O PLDO 2025, por meio
do art. 6º, § 1º, inciso V, transcrito a seguir, almeja estabelecer que as
operações listadas pelos §§ 11 e 21 do art. 100 da Constituição não sejam
incluídas nos orçamentos fiscal e da seguridade social. Referido anseio também
se fez presente no texto do PLDO 2024, mas não foi aprovado pelo Congresso
Nacional, não vindo a integrar o texto da LDO 2024.
Art. 6º Os
Orçamentos Fiscal e da Seguridade Social compreenderão o conjunto das receitas
públicas e das despesas dos Poderes, do Ministério Público da União e da
Defensoria Pública da União, de seus fundos, órgãos, autarquias, inclusive
especiais, e fundações instituídas e mantidas pelo Poder Público, das empresas
públicas, sociedades de economia mista e demais entidades em que a União,
direta ou indiretamente, detenha a maioria do capital social com direito a voto
e que dela recebam recursos do Tesouro Nacional, devendo a correspondente
execução orçamentária e financeira, da receita e da despesa, ser registrada na
modalidade total no Sistema Integrado de Administração Financeira do Governo
Federal - Siafi.
§ 1º
Ressalvada a hipótese prevista no § 3º, ficam excluídos do disposto no caput:
[...]
V - os
atos decorrentes das compensações realizadas a partir das hipóteses
previstas nos § 11 e § 21 do art. 100 da Constituição. (Grifou-se)
A construção da lei
orçamentária anual deve observar, entre outros, o princípio da exclusividade
(art. 165, § 8º, da Constituição) e o princípio da universalidade (art. 165, §
5º, da Constituição).
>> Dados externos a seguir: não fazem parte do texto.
--- config.mk ---
export PLATFORM = sky130hd
export DESIGN_NAME = raeiq_top
export DESIGN_NICKNAME = d
export VERILOG_FILES = /design/src/logic/raeiq_pkg.sv /design/src/logic/raeiq_top.sv
export SDC_FILE = /design/constraint.sdc
export NUM_CORES = 1
export LEC_CHECK = 0
export BUFFER_PORTS_ARGS = -buffer_cell sky130_fd_sc_hd__buf_2
export CAP_MARGIN = 10
export CORE_MARGIN = 2
export CORE_UTILIZATION = 55
export CTS_BUF_LIST = sky130_fd_sc_hd__clkbuf_16
export DETAILED_ROUTE_END_ITERATION = 12
export GPL_ROUTABILITY_DRIVEN = 1
export PLACE_DENSITY = 0.77
export SLEW_MARGIN = 20
export SYNTH_ARGS = -nofsm -noshare
export SYNTH_HDL_FRONTEND = slang
export SYNTH_SLANG_ARGS = --single-unit
export TNS_END_PERCENT = 50
--- constraint.sdc ---
create_clock -name CLK -period 5.4 [get_ports CLK]
set_input_delay 1.08 -clock CLK [delete_from_list [all_inputs] [get_ports CLK]]
set_output_delay 1.08 -clock CLK [all_outputs]
set_load 0.05 [all_outputs]
--- src/logic/raeiq_pkg.sv ---
// Package for the reset and external interrupt input conditioner.
// Assumes a single 10 MHz clock; shared by the one design module.
package raeiq_pkg;

    // Clock period in nanoseconds.
    localparam int CLK_PERIOD_NS = 100;

    // Default count of internal clocks before the internal reset is released.
    localparam int RESET_HOLD_CYCLES = 32;
    localparam int HOLD_CNT_W = 16;

    // Synchroniser depth for the interrupt request.
    localparam int SYNC_STAGES = 2;

    // Shared pin function codes for the two timer pins.
    localparam logic [1:0] PIN_FN_TIMER = 2'h0;
    localparam logic [1:0] PIN_FN_SERIAL = 2'h1;
    localparam logic [1:0] PIN_FN_GPIO = 2'h2;

    // Sensitivity codes.
    localparam logic SENSE_LEVEL = 1'h0;
    localparam logic SENSE_FALL = 1'h1;

    // Power modes that the core reports.
    typedef enum logic [1:0] {
        RAEIQ_RUN,
        RAEIQ_WAIT,
        RAEIQ_STOP,
        RAEIQ_DEBUG
    } raeiq_mode_type;

    // Reset sequencer states.
    typedef enum logic [1:0] {
        RAEIQ_HELD,
        RAEIQ_COUNT,
        RAEIQ_RELEASED
    } raeiq_rst_state_type;

    // Interrupt configuration carried together.
    typedef struct packed {
        logic sense;
        logic enable;
    } raeiq_irq_cfg_type;

    // Pin function selections of both timer pins.
    typedef struct packed {
        logic [1:0] ch_zero_fn;
        logic [1:0] ch_one_fn;
    } raeiq_pin_sel_type;

endpackage
[src/logic/spp_pkg.sv]
package spp_pkg;

  // Port count and field widths
  localparam int NPORT  = 8;
  localparam int PW     = 3;
  localparam int RATE_W = 3;
  localparam int MIR_W  = PW + 1;
  localparam int FIFO_D = 16;

  // Mirroring direction mode
  typedef enum logic [1:0] {
    SPP_MIR_OFF  = 2'b00,
    SPP_MIR_TX   = 2'b01,
    SPP_MIR_BOTH = 2'b10
  } spp_mir_mode_t;

  // Ingress limiter frame class
  typedef enum logic [1:0] {
    SPP_CLS_ALL = 2'b00,
    SPP_CLS_BMU = 2'b01,
    SPP_CLS_BM  = 2'b10,
    SPP_CLS_B   = 2'b11
  } spp_cls_t;

  // Rate code that turns a limiter off
  localparam logic [RATE_W-1:0] RATE_OFF = 3'h0;

  // Reset values of the per-port and global settings
  localparam logic          RST_ENABLE   = 1'b1;
  localparam logic          RST_AUTO     = 1'b1;
  localparam logic          RST_SPEED100 = 1'b1;
  localparam logic          RST_FULL     = 1'b1;
  localparam logic          RST_FC_EN    = 1'b0;
  localparam logic          RST_FC_ASYM  = 1'b0;
  localparam logic          RST_MONITOR  = 1'b0;
  localparam spp_cls_t      RST_CLS      = SPP_CLS_BMU;
  localparam spp_mir_mode_t RST_MIR_MODE = SPP_MIR_OFF;
  localparam logic [PW-1:0] RST_ANA_PORT = 3'h0;

  // Timing: limiter measuring window
  localparam int CLK_HZ       = 20_000_000;
  localparam int WIN_US       = 1000;
  localparam int WIN_CYC      = WIN_US * (CLK_HZ / 1_000_000);
  localparam int FRM_PER_STEP = 16;

endpackage : spp_pkg

[src/logic/spp_fifo.sv]
`timescale 1ns/1ns
module spp_fifo #(
  parameter int W = 4,
  parameter int D = 16
) (
  // Clock and reset
  input  wire logic         ref_clk,
  input  wire logic         rst,
  // Fill side
  input  wire logic         in_valid,
  output logic              in_ready,
  input  wire logic [W-1:0] in_data,
  // Drain side
  output logic              out_valid,
  input  wire logic         out_ready,
  output logic [W-1:0]      out_data
);
  localparam int AW = $clog2(D);

  if (D < 2 || (1 << AW) != D) $error("spp_fifo depth must be a power of two");

  logic [W-1:0] mem_ff [D];
  logic [AW-1:0] wp_ff;
  logic [AW-1:0] rp_ff;
  logic [AW:0]   cnt_ff;
  logic          push;
  logic          pop;

  // Honest flags straight from the fill count
  assign in_ready  = (cnt_ff != (AW+1)'(D));
  assign out_valid = (cnt_ff != '0);
  assign push      = in_valid & in_ready;
  assign pop       = out_valid & out_ready;
  assign out_data  = mem_ff[rp_ff];

  // Storage has no reset; only pointers and fill count need defined values
  always_ff @(posedge ref_clk)
  begin
    if (push)
      mem_ff[wp_ff] <= in_data;
  end

  // Pointers and fill count
  always_ff @(posedge ref_clk or posedge rst)
  begin
    if (rst)
    begin
      wp_ff  <= '0;
      rp_ff  <= '0;
      cnt_ff <= '0;
    end
    else
    begin
      if (push)
        wp_ff <= wp_ff + 1'b1;
      if (pop)
        rp_ff <= rp_ff + 1'b1;
      if (push && !pop)
        cnt_ff <= cnt_ff + 1'b1;
      else if (pop && !push)
        cnt_ff <= cnt_ff - 1'b1;
    end
  end

endmodule : spp_fifo

[src/logic/spp_rate_lim.sv]
`timescale 1ns/1ns
module spp_rate_lim
  import spp_pkg::*;
#(
  parameter int CNT_W = 12,
  parameter int STEP  = 16
) (
  // Clock and reset
  input  wire logic              ref_clk,
  input  wire logic              rst,
  // Window and counted frames
  input  wire logic              win_tick,
  input  wire logic              hit,
  input  wire logic [RATE_W-1:0] limit,
  // Budget of this window spent
  output logic                   over
);
  if (STEP < 1 || STEP * ((1 << RATE_W) - 1) >= (1 << CNT_W))
    $error("spp_rate_lim counter too narrow for the step");

  logic [CNT_W-1:0] cnt_ff;
  logic [CNT_W-1:0] cap;

  // Frames allowed per window scale with the rate code
  assign cap  = CNT_W'(limit) * CNT_W'(STEP);
  assign over = (limit != RATE_OFF) && (cnt_ff >= cap);

  // Frame count within the current window; saturates, never wraps
  always_ff @(posedge ref_clk or posedge rst)
  begin
    if (rst)
      cnt_ff <= '0;
    else if (win_tick)
      cnt_ff <= '0;
    else if (hit && cnt_ff != '1)
      cnt_ff <= cnt_ff + 1'b1;
  end

endmodule : spp_rate_lim
`config.mk`:
```
export PLATFORM = sky130hd
export DESIGN_NAME = sss_top
export DESIGN_NICKNAME = d
export VERILOG_FILES = /design/src/sss_pkg.sv /design/src/sss_top.sv
export SDC_FILE = /design/constraint.sdc
export NUM_CORES = 1
export LEC_CHECK = 0
export BUFFER_PORTS_ARGS = -buffer_cell sky130_fd_sc_hd__buf_2
export CAP_MARGIN = 20
export CORE_AREA = 5 5 213 369
export DETAILED_ROUTE_END_ITERATION = 10
export DIE_AREA = 0 0 218 374
export PLACE_DENSITY = 0.63
export SYNTH_ARGS = -nofsm -noshare
export SYNTH_HDL_FRONTEND = slang
export SYNTH_SLANG_ARGS = --single-unit
```
`constraint.sdc`:
```
create_clock -name clk_i -period 8.8 [get_ports clk_i]
set_input_delay 0.44 -clock clk_i [delete_from_list [all_inputs] [get_ports clk_i]]
set_output_delay 0.44 -clock clk_i [all_outputs]
set_load 0.05 [all_outputs]
```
O primeiro determina que a peça orçamentária não conterá
matéria estranha à estimativa de receitas e à autorização de despesas; o
segundo informa que todas as receitas e todas as despesas de natureza
orçamentária devem integrar o orçamento público.
A análise ora
realizada, portanto, deve cingir-se a verificar se as operações listadas pelos
§§ 11 e 21 do art. 100 da Constituição se enquadram ou não no conceito de
receitas e despesas orçamentárias. Caso a resposta seja negativa, então, por
força do princípio orçamentário da exclusividade, não poderão integrar o
orçamento público, sendo desnecessária, portanto, a aprovação do referido
inciso V. Mas caso a resposta seja positiva, então, por força do princípio da
universalidade, as operações devem integrar o orçamento público, tornando a
exclusão almejada pelo art. 6º, § 1º, V, do PLDO 2025 incompatível com o texto
constitucional.
Os §§ 11 e 21 do art.
100 da Constituição, introduzidos pela EC nº 113/2021, estão assim
positivados:
Art. 100.
Os pagamentos devidos pelas Fazendas Públicas Federal, Estaduais,
Distrital e Municipais, em virtude de sentença judiciária, far-se-ão
exclusivamente na ordem cronológica de apresentação dos precatórios e à conta
dos créditos respectivos, proibida a designação de casos ou de pessoas nas
dotações orçamentárias e nos créditos adicionais abertos para este fim.
[...]
§ 11. É
facultada ao credor, conforme estabelecido em lei do ente federativo
devedor, com auto aplicabilidade para a União, a oferta de créditos líquidos e
certos que originalmente lhe são próprios ou adquiridos de terceiros
reconhecidos pelo ente federativo ou por decisão judicial transitada em julgado
para:
I - quitação
de débitos parcelados ou débitos inscritos em dívida ativa do ente federativo
devedor, inclusive em transação resolutiva de litígio, e, subsidiariamente,
débitos com a administração autárquica e fundacional do mesmo ente;
II - compra
de imóveis públicos de propriedade do mesmo ente disponibilizados para
venda;
III - pagamento
de outorga de delegações de serviços públicos e demais espécies de concessão
negocial promovidas pelo mesmo ente;
IV - aquisição,
inclusive minoritária, de participação societária, disponibilizada para venda,
do respectivo ente federativo; ou
V - compra
de direitos, disponibilizados para cessão, do respectivo ente federativo,
inclusive, no caso da União, da antecipação de valores a serem recebidos a
título do excedente em óleo em contratos de partilha de petróleo.
[...]
§ 21. Ficam
a União e os demais entes federativos, nos montantes que lhes são próprios,
desde que aceito por ambas as partes, autorizados a utilizar valores
objeto de sentenças transitadas em julgado devidos a pessoa jurídica de direito
público para amortizar dívidas, vencidas ou vincendas:
I - nos
contratos de refinanciamento cujos créditos sejam detidos pelo ente federativo
que figure como devedor na sentença de que trata o caput deste artigo;
II - nos contratos
em que houve prestação de garantia a outro ente federativo;
III - nos
parcelamentos de tributos ou de contribuições sociais; e
IV - nas
obrigações decorrentes do descumprimento de prestação de contas ou de desvio de
recursos. (Grifou-se)
De pronto, verifica-se
que nenhuma das operações acima listadas envolve a troca de fluxos financeiros
entre as partes. Isso porque representam, na realidade, a utilização, por parte
dos respectivos credores, dos créditos com precatórios como fonte de recursos
para honrar a realização de determinados dispêndios (caso dos incisos do § 11)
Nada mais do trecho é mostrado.